A three-dimensional vascular network reconstruction method was developed and combined with the improved WFSC method from Chapters 2 and 3 to present a two-stage power Doppler processing method targeted at improving the quantitative performance of power Doppler angiography. Evaluated using power Doppler images of a murine tumor model, the two-stage method showed improved visualization of the vascular network. Quantifying vasculature using power Doppler angiography indices (vascularization index, flow index and vascularization flow index (VFI)) showed significant variations when images processed using the two-stage method were compared to images processed using typical, fixed wall filter cut-off frequency without vascular network reconstruction. Small improvements in correlation of the power Doppler angiography metric, VFI, with contrast-enhanced ultrasound image quantification over typical Doppler-processing images were reported. The first in vivo evaluation of the performance of the improved WFSC method (Chapter 2) demonstrated the relevance of spatially and temporally adjusting the cut-off frequency within a 3-D image as the mean WFSC-selected cut-off showed large variation within each 3-D image, and among images acquired at different time points across different animals (two-way ANOVA, p < 0.0001). The vascular feature responsible for these variations of cut-off frequency selection was identified as the ratio between total vascular length and vascular volume. These results suggest that the two-stage process has the potential to improve the reliability of visualization and quantification of complex, dense vasculature using 3-D power Doppler angiography.

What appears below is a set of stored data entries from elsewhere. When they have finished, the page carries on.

File: config.mk
export PLATFORM = sky130hd
export DESIGN_NAME = event_adaptive_lowpass_filter_core_flat
export DESIGN_NICKNAME = d
export VERILOG_FILES = /design/src/design/elp_pkg.sv /design/src/design/elp_if.sv /design/src/design/event_adaptive_lowpass_filter_core.sv /design/src/flat_wrapper.sv
export SDC_FILE = /design/constraint.sdc
export NUM_CORES = 2
export LEC_CHECK = 0
export ABC_AREA = 1
export BUFFER_PORTS_ARGS = -buffer_cell sky130_fd_sc_hd__buf_2
export CAP_MARGIN = 40
export CORE_UTILIZATION = 35
export DETAILED_ROUTE_END_ITERATION = 6
export GPL_TIMING_DRIVEN = 0
export PLACE_DENSITY = 0.46
export REMOVE_ABC_BUFFERS = 1
export SKIP_LAST_GASP = 1
export SYNTH_ARGS = -nofsm -noshare
export SYNTH_HDL_FRONTEND = slang
export SYNTH_SLANG_ARGS = --single-unit
File: constraint.sdc
create_clock -name clk -period 28.9 [get_ports clk]
set_input_delay 2.89 -clock clk [delete_from_list [all_inputs] [get_ports clk]]
set_output_delay 2.89 -clock clk [all_outputs]
set_load 0.05 [all_outputs]
File: src/design/elp_pkg.sv
// Shared constants and register codes for the adaptive low-pass filter.
`default_nettype none

package elp_pkg;

	localparam int SAMPLE_WIDTH_DEF = 16;
	localparam int REG_WIDTH        = 16;
	localparam int REG_IDX_WIDTH    = 2;
	localparam int FRAC_BITS        = 16;
	localparam int ALPHA_FRAC       = 15;

	localparam logic [REG_IDX_WIDTH-1:0] REG_ALPHA_NORMAL   = 2'd0;
	localparam logic [REG_IDX_WIDTH-1:0] REG_ALPHA_EVENT    = 2'd1;
	localparam logic [REG_IDX_WIDTH-1:0] REG_DIFF_THRESHOLD = 2'd2;
	localparam logic [REG_IDX_WIDTH-1:0] REG_DECAY_SAMPLES  = 2'd3;

	localparam logic [REG_WIDTH-1:0] ALPHA_NORMAL_RST   = 16'd4096;
	localparam logic [REG_WIDTH-1:0] ALPHA_EVENT_RST    = 16'd16384;
	localparam logic [REG_WIDTH-1:0] DIFF_THRESHOLD_RST = 16'd1000;
	localparam logic [REG_WIDTH-1:0] DECAY_SAMPLES_RST  = 16'd100;

	localparam logic [REG_WIDTH-1:0] ALPHA_ONE = 16'd32768;
	localparam logic [REG_WIDTH-1:0] TIMER_MAX = 16'hFFFF;

	localparam logic CMD_FILTER  = 1'b0;
	localparam logic CMD_TRIGGER = 1'b1;

endpackage

`default_nettype wire

File: src/design/elp_if.sv
// Valid/ready channel interfaces for samples in and filtered results out.
`default_nettype none

interface elp_in_if #(
	parameter int W = 16
);
	logic                valid;
	logic                ready;
	logic                command;
	logic signed [W-1:0] sample;

	modport source (output valid, output command, output sample, input ready);
	modport sink   (input valid, input command, input sample, output ready);
endinterface

interface elp_out_if #(
	parameter int W = 16
);
	logic                valid;
	logic                ready;
	logic signed [W-1:0] filtered;
	logic                in_event;

	modport source (output valid, output filtered, output in_event, input ready);
	modport sink   (input valid, input filtered, input in_event, output ready);
endinterface

`default_nettype wire

File: src/design/event_adaptive_lowpass_filter_core.sv
// Adaptive one-pole low-pass filter: input stage, filter update and result register.
//
// Usage:
//   sample_ch carries transactions of {command, sample}. command = filter runs one
//   filter step and produces one transaction on result_ch {filtered, in_event};
//   command = trigger forces event mode, restarts the decay timer and produces nothing.
//   wr_en/wr_index/wr_data write the four 16-bit registers (alpha_normal,
//   alpha_event, diff_threshold, decay_samples); write only while the block is idle.
// Path: a sample accepted into the input stage has its result loaded into the result
//   register when that stage advances; result_ch can take it from there.
// Throughput: one transaction per cycle unless stalled as below. The filter state
//   feeds back through an alpha-by-difference multiply and add, which sets this rate.
// Stall: while the result register is full and result_ch.ready is low, a filter
//   command waits in the input stage and sample_ch.ready drops; a trigger in the
//   input stage still completes since it needs no result slot.
// Reset: arst_n clears the filter state, event mode, timer, last sample and both
//   stage valids, and loads the register defaults.
`default_nettype none

module event_adaptive_lowpass_filter_core
	import elp_pkg::*;
#(
	parameter int SAMPLE_WIDTH = SAMPLE_WIDTH_DEF
) (
	input  wire logic                     clk,
	input  wire logic                     arst_n,
	elp_in_if.sink                        sample_ch,
	elp_out_if.source                     result_ch,
	input  wire logic                     wr_en,
	input  wire logic [REG_IDX_WIDTH-1:0] wr_index,
	input  wire logic [REG_WIDTH-1:0]     wr_data
);

	localparam int SW = SAMPLE_WIDTH;
	localparam int YW = SW + FRAC_BITS + 1;   // filter state, Q(SW).16 with headroom
	localparam int DW = YW + 1;               // target minus state
	localparam int PW = DW + REG_WIDTH + 1;   // alpha times difference
	localparam int RW = YW + 1 - FRAC_BITS;   // rounded output before saturation

	localparam logic signed [PW-1:0] STEP_RND = PW'(1) <<< (ALPHA_FRAC - 1);
	localparam logic signed [YW:0]   OUT_RND  = (YW + 1)'(1) <<< (FRAC_BITS - 1);

	// configuration
	logic [REG_WIDTH-1:0] alpha_normal_q, alpha_event_q, diff_threshold_q, decay_samples_q;

	always_ff @(posedge clk or negedge arst_n) begin
		if (!arst_n) begin
			alpha_normal_q   <= ALPHA_NORMAL_RST;
			alpha_event_q    <= ALPHA_EVENT_RST;
			diff_threshold_q <= DIFF_THRESHOLD_RST;
			decay_samples_q  <= DECAY_SAMPLES_RST;
		end else if (wr_en) begin
			unique case (wr_index)
				REG_ALPHA_NORMAL:   alpha_normal_q   <= wr_data;
				REG_ALPHA_EVENT:    alpha_event_q    <= wr_data;
				REG_DIFF_THRESHOLD: diff_threshold_q <= wr_data;
				REG_DECAY_SAMPLES:  decay_samples_q  <= wr_data;
				default: ;
			endcase
		end
	end

	// input stage
	logic                 valid_s1;
	logic                 cmd_s1;
	logic signed [SW-1:0] sample_s1;
	logic                 out_valid_q;
	logic                 adv_s1;
	logic                 take_in;

	assign adv_s1 = valid_s1 && (cmd_s1 == CMD_TRIGGER || !out_valid_q || result_ch.ready);
	assign sample_ch.ready = !valid_s1 || adv_s1;
	assign take_in = sample_ch.valid && sample_ch.ready;

	always_ff @(posedge clk or negedge arst_n) begin
		if (!arst_n) begin
			valid_s1 <= 1'b0;
		end else if (sample_ch.ready) begin
			valid_s1 <= sample_ch.valid;
		end
	end

	always_ff @(posedge clk) begin
		if (take_in) begin
			cmd_s1    <= sample_ch.command;
			sample_s1 <= sample_ch.sample;
		end
	end

	// filter state
	logic                 event_q;
	logic [REG_WIDTH-1:0] timer_q;
	logic signed [SW-1:0] last_q;
	logic signed [YW-1:0] y_q;

	// event detection
	logic signed [SW:0]   diff;
	logic [SW:0]          mag;
	logic                 hit;
	logic                 ev0, ev1;
	logic [REG_WIDTH-1:0] tmr0, tmr1;

	assign diff = {sample_s1[SW-1], sample_s1} - {last_q[SW-1], last_q};
	assign mag  = diff[SW] ? -diff : diff;
	assign hit  = ({{REG_WIDTH{1'b0}}, mag} > {{(SW + 1){1'b0}}, diff_threshold_q}) && !event_q;
	assign ev0  = event_q || hit;
	assign tmr0 = hit ? '0 : timer_q;

	always_comb begin
		tmr1 = tmr0;
		ev1  = ev0;
		if (ev0) begin
			if (tmr0 != TIMER_MAX)
				tmr1 = tmr0 + 1'b1;
			if (tmr1 >= decay_samples_q)
				ev1 = 1'b0;
		end
	end

	// filter update
	logic [REG_WIDTH-1:0]    alpha_sel, alpha_c;
	logic signed [REG_WIDTH:0] alpha_s;
	logic signed [DW-1:0]    x_fix, y_ext, d;
	logic signed [PW-1:0]    prod, step;
	logic signed [YW-1:0]    y_next;
	logic signed [YW:0]      y_rnd;
	logic signed [RW-1:0]    r;
	logic signed [SW-1:0]    r_sat;

	assign alpha_sel = ev1 ? alpha_event_q : alpha_normal_q;
	assign alpha_c   = (alpha_sel > ALPHA_ONE) ? ALPHA_ONE : alpha_sel;
	assign alpha_s   = {1'b0, alpha_c};

	assign x_fix  = {{(DW - SW - FRAC_BITS){sample_s1[SW-1]}}, sample_s1, {FRAC_BITS{1'b0}}};
	assign y_ext  = {y_q[YW-1], y_q};
	assign d      = x_fix - y_ext;
	assign prod   = alpha_s * d;
	assign step   = (prod + STEP_RND) >>> ALPHA_FRAC;
	assign y_next = y_q + step[YW-1:0];

	assign y_rnd = ({y_next[YW-1], y_next} + OUT_RND) >>> FRAC_BITS;
	assign r     = y_rnd[RW-1:0];

	always_comb begin
		if (r[RW-1:SW-1] == '0 || r[RW-1:SW-1] == '1)
			r_sat = r[SW-1:0];
		else if (r[RW-1])
			r_sat = {1'b1, {(SW - 1){1'b0}}};
		else
			r_sat = {1'b0, {(SW - 1){1'b1}}};
	end

	always_ff @(posedge clk or negedge arst_n) begin
		if (!arst_n) begin
			event_q <= 1'b0;
			timer_q <= '0;
			last_q  <= '0;
			y_q     <= '0;
		end else if (adv_s1) begin
			if (cmd_s1 == CMD_TRIGGER) begin
				event_q <= 1'b1;
				timer_q <= '0;
			end else begin
				event_q <= ev1;
				timer_q <= tmr1;
				last_q  <= sample_s1;
				y_q     <= y_next;
			end
		end
	end

	// result register
	logic signed [SW-1:0] res_filtered_q;
	logic                 res_event_q;
	logic                 load_out;

	assign load_out = adv_s1 && cmd_s1 == CMD_FILTER;

	always_ff @(posedge clk or negedge arst_n) begin
		if (!arst_n) begin
			out_valid_q <= 1'b0;
		end else if (load_out) begin
			out_valid_q <= 1'b1;
		end else if (result_ch.ready) begin
			out_valid_q <= 1'b0;
		end
	end

	always_ff @(posedge clk) begin
		if (load_out) begin
			res_filtered_q <= r_sat;
			res_event_q    <= ev1;
		end
	end

	assign result_ch.valid    = out_valid_q;
	assign result_ch.filtered = res_filtered_q;
	assign result_ch.in_event = res_event_q;

	// checks
	a_trigger_sets_event: assert property (@(posedge clk) disable iff (!arst_n)
		adv_s1 && cmd_s1 == CMD_TRIGGER |=> event_q && timer_q == '0)
		else $error("trigger did not enter event mode with a cleared timer");

	a_state_holds: assert property (@(posedge clk) disable iff (!arst_n)
		!adv_s1 |=> $stable(event_q) && $stable(timer_q) && $stable(y_q) && $stable(last_q))
		else $error("filter state changed without a transaction");

	a_result_matches_mode: assert property (@(posedge clk) disable iff (!arst_n)
		load_out |=> out_valid_q && res_event_q == event_q)
		else $error("result event flag differs from event state");

	a_no_overwrite: assert property (@(posedge clk) disable iff (!arst_n)
		valid_s1 && cmd_s1 == CMD_FILTER && out_valid_q && !result_ch.ready
		|-> !sample_ch.ready && !adv_s1)
		else $error("pending result would be overwritten");

endmodule

`default_nettype wire

File: src/flat_wrapper.sv
// flat-port wrapper written by rule: the top's interface ports become plain ports
module event_adaptive_lowpass_filter_core_flat import elp_pkg::*;
#(
	parameter int SAMPLE_WIDTH = SAMPLE_WIDTH_DEF
)
  (clk, arst_n, wr_en, wr_index, wr_data, sample_ch_valid, sample_ch_command, sample_ch_sample, sample_ch_ready, result_ch_valid, result_ch_filtered, result_ch_in_event, result_ch_ready);
  elp_in_if #(.W((SAMPLE_WIDTH_DEF))) sample_ch_i ();
  elp_out_if #(.W((SAMPLE_WIDTH_DEF))) result_ch_i ();
  input  wire logic clk;
  input  wire logic arst_n;
  input  wire logic wr_en;
  input  wire logic [REG_IDX_WIDTH-1:0] wr_index;
  input  wire logic [REG_WIDTH-1:0] wr_data;
  input wire logic [$bits(sample_ch_i.valid)-1:0] sample_ch_valid;
  input wire logic [$bits(sample_ch_i.command)-1:0] sample_ch_command;
  input wire logic [$bits(sample_ch_i.sample)-1:0] sample_ch_sample;
  output wire logic [$bits(sample_ch_i.ready)-1:0] sample_ch_ready;
  output wire logic [$bits(result_ch_i.valid)-1:0] result_ch_valid;
  output wire logic [$bits(result_ch_i.filtered)-1:0] result_ch_filtered;
  output wire logic [$bits(result_ch_i.in_event)-1:0] result_ch_in_event;
  input wire logic [$bits(result_ch_i.ready)-1:0] result_ch_ready;
  assign sample_ch_i.valid = sample_ch_valid;
  assign sample_ch_i.command = sample_ch_command;
  assign sample_ch_i.sample = sample_ch_sample;
  assign sample_ch_ready = sample_ch_i.ready;
  assign result_ch_valid = result_ch_i.valid;
  assign result_ch_filtered = result_ch_i.filtered;
  assign result_ch_in_event = result_ch_i.in_event;
  assign result_ch_i.ready = result_ch_ready;
  event_adaptive_lowpass_filter_core #(.SAMPLE_WIDTH(SAMPLE_WIDTH)) u_core (.clk(clk), .arst_n(arst_n), .sample_ch(sample_ch_i), .result_ch(result_ch_i), .wr_en(wr_en), .wr_index(wr_index), .wr_data(wr_data));
endmodule
==> flow_summary.yaml <==
global_route:
  use_met2_pct: 34.7
  groute.layer.met3.usage_pct: 2.95
  grt_usage_pct: 21.4
  grt_first_pass_wirelength_mm: 147
  grt_max_degree: 80
  grt_pass1_vias: 25500
  gr-usage-met1_pct: 30.5
  overflow: 0
  top_usage_layer: "met2"
  grt_antenna_before_repair: 1
hold_path:
  min_to: "u_core.alpha_event_q[5]"
  hold_class: "reg2reg"
  worstHoldStart: "u_core.alpha_event_q[5]"
  min_path_cells: 2
yosys:
  synth_edf_count: 34
  ys_ff_latch: 166
  netlist-cell-type-count: 57
  yosysSeqAreaShare_pct: 14.1
  synth_cells: 3964
  synth_top_family_by_area: "adder cells"
  synthAdderAreaFrac_pct: 42.3
  syn_area_mm2: 0.0307
  synth_area_leaders: "fa_1 32%, inv_1 11%, ha_1 9.9%"
  syn_avg_cell_area_um2: 7.75
  yosysTopAreaCell: "fa_1"
  synthSimpleGateAreaFrac_pct: 18.9
  ys_async_sr_fraction_pct: 79.5
  ys.flop_type: "dfrtp_1"
  synth_top_area_share_pct: 32.5
  yosysWarnings: 0
  synthTopCellsByCount: "941 x inv_1, 737 x nand2_1, 498 x fa_1"
  synth_most_common_cell: "inv_1"
  synthMuxAreaShare_pct: 0.0367
  synth_compound_area_share_pct: 7.42
  synth-xor-area-share_pct: 3.93
place:
  hpwl_mm: 74.8
  port_buffers: 58
  gp_congestion: 0.864
  dp_slack_ns: 8.98
  dp.cells: 5120
clock_tree:
  cts_root_buffer: "clkbuf_16"
  clock_path_buffers: 2
  clkSlewWorstSetupHoldPaths_ns: 0.07
  cts_tree: "yes"
  cts_sinks: 166
  cts_resized: 0
  hold_buffers: 0
  h-tree-depth: 4
  post_cts_buffers: 0
  cts_made_buffers: 17
  clk-insertion-delay-late_ns: 0.46
die:
  initial_core_util_pct: 35.4
  die_area_mm2: 0.0890
  coreArea_mm2: 0.0869
  ioPinCount: 59
  die_y_um: 298
  rows: 108
  die_w_um: 298
critical_path:
  cp.required_ns: 29.09
  reg2reg_slack_ns: 8.92
  cp-end-kind: "flop"
  timing.rr.start: "u_core.sample_s1[0]"
  cp-start-kind: "flop"
  crit_fanout: 26
  cp_slowest_cell: "nor2_2"
  critical_path_class: "reg2reg"
  cp.arrival_ns: 20.17
  slowest_delay_ns: 0.71
  rr_endpoint: "u_core.result_ch.filtered[1]"
  crit_path_frequent_cell: "nand2_1"
  reg2regPathDepth: 99
layout:
  diodes: 0
  fin_util_pct: 38.2
  fill_cells: 9242
  layout.cells.non_filler: 5154
  nNetsFinal: 4767
  syn_to_final_growth_pct: 8.16
  final_layout_size_suffix_gt1_share_pct: 5.45
drt:
  drt.antenna.violating_nets: 0
  dr.pass1.iters: 5
  drc: 0
  via_count: 24400
  post_drt_wl_per_cell_um: 17.7
  drtIter0Drc: 1323
  totalWireLength_mm: 91.3
  via_per_inst: 4.73
timing:
  hold_violations: 0
  rsz0062_at_grt: "no"
  timing.fmax_mhz: 50.1
  tns_ns: 0
  min_period_ns: 19.98
  slew_headroom_pct: 39.1
  fin_crit_sh_pct: 69.1
  slew_viol_final: 0
  worst_pin_slew_ns: 0.913
  finalClockSkew_ns: 0.0181
  setup_slack_ns: 8.92
  finalSetupViolCount: 0
outcome:
  status: "finished, final reports clean"
job:
  max_cap_viol_count: 0
worst max-delay path by stage:
stage / startpoint / to / slack [ns]
floorplan: u_core.last_q[0] / u_core.result_ch.filtered[0] / 13.35
global placement: u_core.sample_s1[0] / u_core.result_ch.filtered[4] / 7.73
CTS: u_core.sample_s1[0] / u_core.result_ch.filtered[1] / 8.88
finish: u_core.sample_s1[0] / u_core.result_ch.filtered[1] / 8.92
global route: u_core.sample_s1[0] / u_core.result_ch.filtered[1] / 6.93
detailed placement: u_core.sample_s1[0] / u_core.result_ch.filtered[3] / 8.98
registers in the layout (all words and copies together), names as in the netlist, 16 cells and up:
signal and count:
u_core.sample_s1 16, u_core.alpha_event_q 16, u_core.last_q 16, u_core.alpha_normal_q 16, u_core.decay_samples_q 16, u_core.timer_q 16, u_core.y_q 33, u_core.result_ch.filtered 16
u_core.diff_threshold_q 16
cells by family after synthesis:
logic type | count (synthesis)
AO/OA/AOI/OAI | 416
XOR/XNOR | 138
adder cells (fa/ha/maj) | 741
buffers and inverters | 1068
flip-flops | 166
multiplexers | 1
AND/OR/NAND/NOR | 1434
metal layers:
layer  vias to the layer above  wire (um)
li1                      11900          -
met1                     11900      44000
met2                       483      42100
met3                        62       4000
met4                         0       1280
met5                         -          0
through the flow:
step           hold slack [ns]  area, um^2
6_report                 0.484       33200
5_1_grt                  0.504       33200
4_1_cts                  0.484       33200
3_5_place_dp             0.465       32700
3_3_place_gp             0.458       32000
2_1_floorplan            0.444       30300
worst max-delay path: cells and delay by family (launching register included):
family	cells	cell delay, ns
AOI/OAI and AO/OA	11	2.51
xor gates and xnor gates	3	0.88
adders and majority gates	13	5.09
buffers and inverters	12	1.77
DFF	1	0.44
muxes	1	0.54
and+or+nand+nor	59	8.43
layout make-up:
class | count | area, um^2 | share of cell area (%)
Multi-Input combinational cell | 2730 | 22400 | 67.3
Sequential cell | 166 | 4340 | 13.1
Inverter | 969 | 3640 | 11.0
Tap cell | 1155 | 1450 | 4.35
Timing Repair Buffer | 102 | 925 | 2.78
Clock buffer | 19 | 433 | 1.30
Clock inverter | 13 | 96.3 | 0.290
cells in the final DEF, fill, tap and decap left out, types with 31 or more instances in the layout:
cell type	instances
a21oi_1	148
buf_2	57
dfrtp_1	121
edfxtp_1	34
fa_1	498
ha_1	243
inv_1	935
nand2_1	735
nand2_2	31
nand3_1	89
nor2_1	488
o21ai_0	184
xnor2_1	43
xor2_1	91
Power is not shown: default switching activity piles up to over one toggle a cycle in this logic, so the estimate is an artifact.
==> config.mk <==
export PLATFORM = sky130hd
export DESIGN_NAME = sbfga_axis_lane
export DESIGN_NICKNAME = d
export VERILOG_FILES = /design/src/sbfga_pkg.sv /design/src/sbfga_axis_lane.sv
export SDC_FILE = /design/constraint.sdc
export NUM_CORES = 1
export LEC_CHECK = 0
export ABC_AREA = 0
export BUFFER_PORTS_ARGS = -buffer_cell sky130_fd_sc_hd__clkbuf_2
export CAP_MARGIN = 5
export CORE_AREA = 2 2 185 151
export CTS_CLUSTER_SIZE = 8
export DETAILED_ROUTE_END_ITERATION = 16
export DIE_AREA = 0 0 187 153
export PLACE_DENSITY = 0.55
export SETUP_SLACK_MARGIN = 0.15
export SYNTH_ARGS = -nofsm -noshare
export SYNTH_HDL_FRONTEND = slang
export SYNTH_SLANG_ARGS = --single-unit
==> constraint.sdc <==
create_clock -name clk -period 10.2 [get_ports clk]
set_input_delay 2.04 -clock clk [delete_from_list [all_inputs] [get_ports clk]]
set_output_delay 2.04 -clock clk [all_outputs]
set_load 0.02 [all_outputs]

6.1.4 Chapter 5: Improving microvascular depiction in three-dimensional

power Doppler ultrasound using a two-stage processing method

The two-stage method developed in Chapter 4 was evaluated using an in vivo

model of the chicken embryo chorioallantoic membrane as a vascular depiction application of power Doppler imaging. Applying the two-stage method to power Doppler signal data improved vessel detection and visualization and resulted in significant image artifact reduction in comparison to images processed using a commercial scanner software and set up by a licensed sonographer. Vessel diameter measurements from

images processed using the two-stage method were more accurate than measurements made using raw images exported from the commercial scanner (with a median absolute percentage error = 10.39% versus 28.18% respectively). Further analysis of the types and orders of vessels contributing to the overall error showed that higher errors in diameter measurements were associated with vessels of lower orders (orders 6 and 7, which have diameters of approximately 280 to 550 µm). It was also shown that a diameter

overestimation bias of approximately 30% was observed for arterial diameter measurements using scanner exported images whereas measurement errors from the two- stage method images were centered at 0%. Thus, the proposed method shows promising results for improving vascular quantification, detection and visualization using 3-D power Doppler imaging suitable for flow depiction applications.